(Reuters Health) - While the number of Americans getting drug treatment for opioid addiction is on the rise, a new study suggests that gains may be concentrated among white patients and people who can pay cash or have private health insurance.
Researchers examined nationwide survey data on clinic visits for opioid addiction from 2004 to 2015. Their analysis focused on patients receiving prescriptions for buprenorphine, one of three drugs typically used to treat patients with opioid use disorder.
During the decade-long study period, the proportion of visits when patients got buprenorphine prescriptions rose from 0.04 to 0.36 percent, representing 13.4 million visits from 2012 to 2015, researchers report in JAMA Psychiatry.
Over this period, the proportion of patients who were “self-pay,” meaning they had no insurance for the visits, surged - accounting for more than one-third of patients during the final four years of the study.
After accounting for insurance status and other factors that can impact access to drug addiction treatment, black patients were 77 percent less like to receive buprenorphine prescriptions than white people.
Some of this disparity may be due to buprenorphine being prescribed more often at primary care clinics in more affluent communities with more white and insured residents, said lead study author Dr. Pooja Lagisetty of the University of Michigan School of Medicine in Ann Arbor.
Buprenorphine can lead to breathing problems and other side effects, but it has fewer side effects than methadone, an alternative that is more often available in low-income communities.

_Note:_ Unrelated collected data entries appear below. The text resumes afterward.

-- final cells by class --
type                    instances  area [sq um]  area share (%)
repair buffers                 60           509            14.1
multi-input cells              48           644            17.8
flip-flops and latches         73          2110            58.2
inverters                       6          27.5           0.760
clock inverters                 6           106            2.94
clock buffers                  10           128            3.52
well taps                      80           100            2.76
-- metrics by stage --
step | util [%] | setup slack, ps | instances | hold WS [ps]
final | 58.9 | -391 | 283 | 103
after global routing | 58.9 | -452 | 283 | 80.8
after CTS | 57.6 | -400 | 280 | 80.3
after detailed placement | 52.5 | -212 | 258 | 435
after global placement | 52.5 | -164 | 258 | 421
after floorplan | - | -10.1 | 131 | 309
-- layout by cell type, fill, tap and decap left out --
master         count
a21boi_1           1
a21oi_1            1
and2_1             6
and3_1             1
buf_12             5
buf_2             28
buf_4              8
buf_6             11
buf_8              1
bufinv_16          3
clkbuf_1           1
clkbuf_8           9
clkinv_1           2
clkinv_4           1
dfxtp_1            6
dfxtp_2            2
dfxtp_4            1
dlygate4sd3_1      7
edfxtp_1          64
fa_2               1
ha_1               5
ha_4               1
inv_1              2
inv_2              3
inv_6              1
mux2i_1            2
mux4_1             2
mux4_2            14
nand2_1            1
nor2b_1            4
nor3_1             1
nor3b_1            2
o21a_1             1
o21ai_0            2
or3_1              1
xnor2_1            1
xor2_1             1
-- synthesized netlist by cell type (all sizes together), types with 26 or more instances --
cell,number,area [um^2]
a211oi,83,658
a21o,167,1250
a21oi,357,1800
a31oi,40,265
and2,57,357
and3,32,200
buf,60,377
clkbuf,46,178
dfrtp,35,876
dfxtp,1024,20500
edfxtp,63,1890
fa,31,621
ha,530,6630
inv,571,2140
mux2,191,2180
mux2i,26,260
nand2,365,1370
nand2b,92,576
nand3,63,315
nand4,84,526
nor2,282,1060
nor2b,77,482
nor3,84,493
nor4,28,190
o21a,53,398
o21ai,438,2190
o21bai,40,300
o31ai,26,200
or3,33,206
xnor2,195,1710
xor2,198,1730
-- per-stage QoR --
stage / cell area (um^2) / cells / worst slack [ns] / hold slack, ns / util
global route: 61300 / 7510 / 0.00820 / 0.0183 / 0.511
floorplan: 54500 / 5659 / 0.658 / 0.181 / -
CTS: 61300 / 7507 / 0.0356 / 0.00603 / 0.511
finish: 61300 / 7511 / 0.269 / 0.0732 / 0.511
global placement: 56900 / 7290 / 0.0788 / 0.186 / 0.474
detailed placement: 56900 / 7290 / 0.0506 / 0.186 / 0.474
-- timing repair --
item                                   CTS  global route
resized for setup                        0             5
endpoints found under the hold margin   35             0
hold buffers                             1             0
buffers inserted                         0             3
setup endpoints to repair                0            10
## src/rtl/spct_pkg.sv

```systemverilog
// Shared constants and types for the shortest-path block.
`default_nettype none
package spct_pkg;
    localparam int MaxNodes  = 32;
    localparam int NodeBits  = 5;     // index bits for MaxNodes
    localparam int EdgeBits  = 16;
    localparam int TotBits   = 22;
    localparam logic [TotBits-1:0] TotalMax = 22'h3fffff;
    localparam logic [5:0] NodeCountReset = 6'd32;
    localparam int QDepth    = 4;
    localparam int QBits     = 2;

    typedef enum logic {
        ACT_EDGE  = 1'b0,
        ACT_SOLVE = 1'b1
    } action_t;

    // classified command handed from front to back
    typedef struct packed {
        logic                is_solve;
        logic                bad;       // endpoints outside range
        logic [NodeBits-1:0] a;
        logic [NodeBits-1:0] b;
        logic [EdgeBits-1:0] weight;
        logic [EdgeBits-1:0] cost;
    } cmd_t;
endpackage
`default_nettype wire

```

## src/rtl/spct_front.sv

```systemverilog
// Front end: accepts input words, classifies them and queues commands.
`default_nettype none
module spct_front (
    input  wire logic          aclk,
    input  wire logic          aresetn,
    input  wire logic          s_tvalid,
    output logic               s_tready,
    input  wire logic          s_tuser,
    input  wire logic [55:0]   s_tdata,
    input  wire logic [5:0]    count,
    output logic               q_valid,
    input  wire logic          q_pop,
    output spct_pkg::cmd_t     q_cmd
);
    spct_pkg::cmd_t            mem_reg [spct_pkg::QDepth];
    logic [spct_pkg::QBits-1:0] wp_reg, rp_reg;
    logic [spct_pkg::QBits:0]   n_reg;
    spct_pkg::cmd_t            c;
    logic [5:0]                a6, b6, s6, e6;
    logic [5:0]                cnt;
    logic                      push;

    assign a6 = s_tdata[5:0];
    assign b6 = s_tdata[11:6];
    assign s6 = s_tdata[49:44];
    assign e6 = s_tdata[55:50];

    // nodes searched never exceed the matrix size
    assign cnt = (count > 6'(spct_pkg::MaxNodes)) ? 6'(spct_pkg::MaxNodes) : count;

    always_comb begin
        c.is_solve = (s_tuser == spct_pkg::ACT_SOLVE);
        if (c.is_solve) begin
            c.bad = (s6 >= cnt) || (e6 >= cnt);
            c.a = s6[spct_pkg::NodeBits-1:0];
            c.b = e6[spct_pkg::NodeBits-1:0];
        end else begin
            c.bad = (a6 >= 6'(spct_pkg::MaxNodes)) || (b6 >= 6'(spct_pkg::MaxNodes));
            c.a = a6[spct_pkg::NodeBits-1:0];
            c.b = b6[spct_pkg::NodeBits-1:0];
        end
        c.weight = s_tdata[27:12];
        c.cost = s_tdata[43:28];
    end

    assign s_tready = (n_reg != (spct_pkg::QBits+1)'(spct_pkg::QDepth));
    assign push = s_tvalid && s_tready;
    assign q_valid = (n_reg != '0);
    assign q_cmd = mem_reg[rp_reg];

    always_ff @(posedge aclk) begin
        if (push) mem_reg[wp_reg] <= c;
        if (!aresetn) begin
            wp_reg <= '0;
            rp_reg <= '0;
            n_reg <= '0;
        end else begin
            if (push) wp_reg <= wp_reg + 1'b1;
            if (q_pop) rp_reg <= rp_reg + 1'b1;
            n_reg <= n_reg + (spct_pkg::QBits+1)'(push) - (spct_pkg::QBits+1)'(q_pop);
        end
    end
endmodule
`default_nettype wire

```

Buprenorphine has a lower risk of abuse and addiction than methadone, previous studies have found.
And, buprenorphine “can be prescribed in a regular clinic with options for refills,” Lagisetty said by email. “This helps patients be treated in a non-stigmatized environment.”
While the study wasn’t a controlled experiment designed to determine whether or how specific factors might cause racial disparities in addiction treatment, “there may be a component of stigma around the medication that could be different in various racial/ethnic communities,” Lagisetty said.
It’s unclear from the study whether differences in treatment reflect differences in the proportion of white versus black Americans who are suffering from opioid addiction. But some previous research suggests that the prevalence of opioid misuse is similar for both black and white adults, impacting up to about one in 20 people, the study team writes.
“In standard doctors’ offices, when buprenorphine is offered, it’s more often to whites than blacks,” Dr. Stefan Kertesz of the University of Alabama at Birmingham School of Medicine and Birmingham Veterans Affairs Medical Center told Reuters Health by email.
“The results could suggest that the kind of whites who have opioid addiction are just a bit more likely to turn up with that problem in a doctor’s office, while blacks might be a bit less likely to use standard doctor’s offices for that problem,” said Kertesz, who has studied drug policy and opioids but wasn’t involved in the study.
“Blacks with opioid problems have been more concentrated in cities, are often somewhat older, and have been making more use of specialized addiction treatment programs in urban centers,” Kertesz added. “In specialty addiction treatment settings, blacks are actually more likely to receive medication than whites in those same centers.”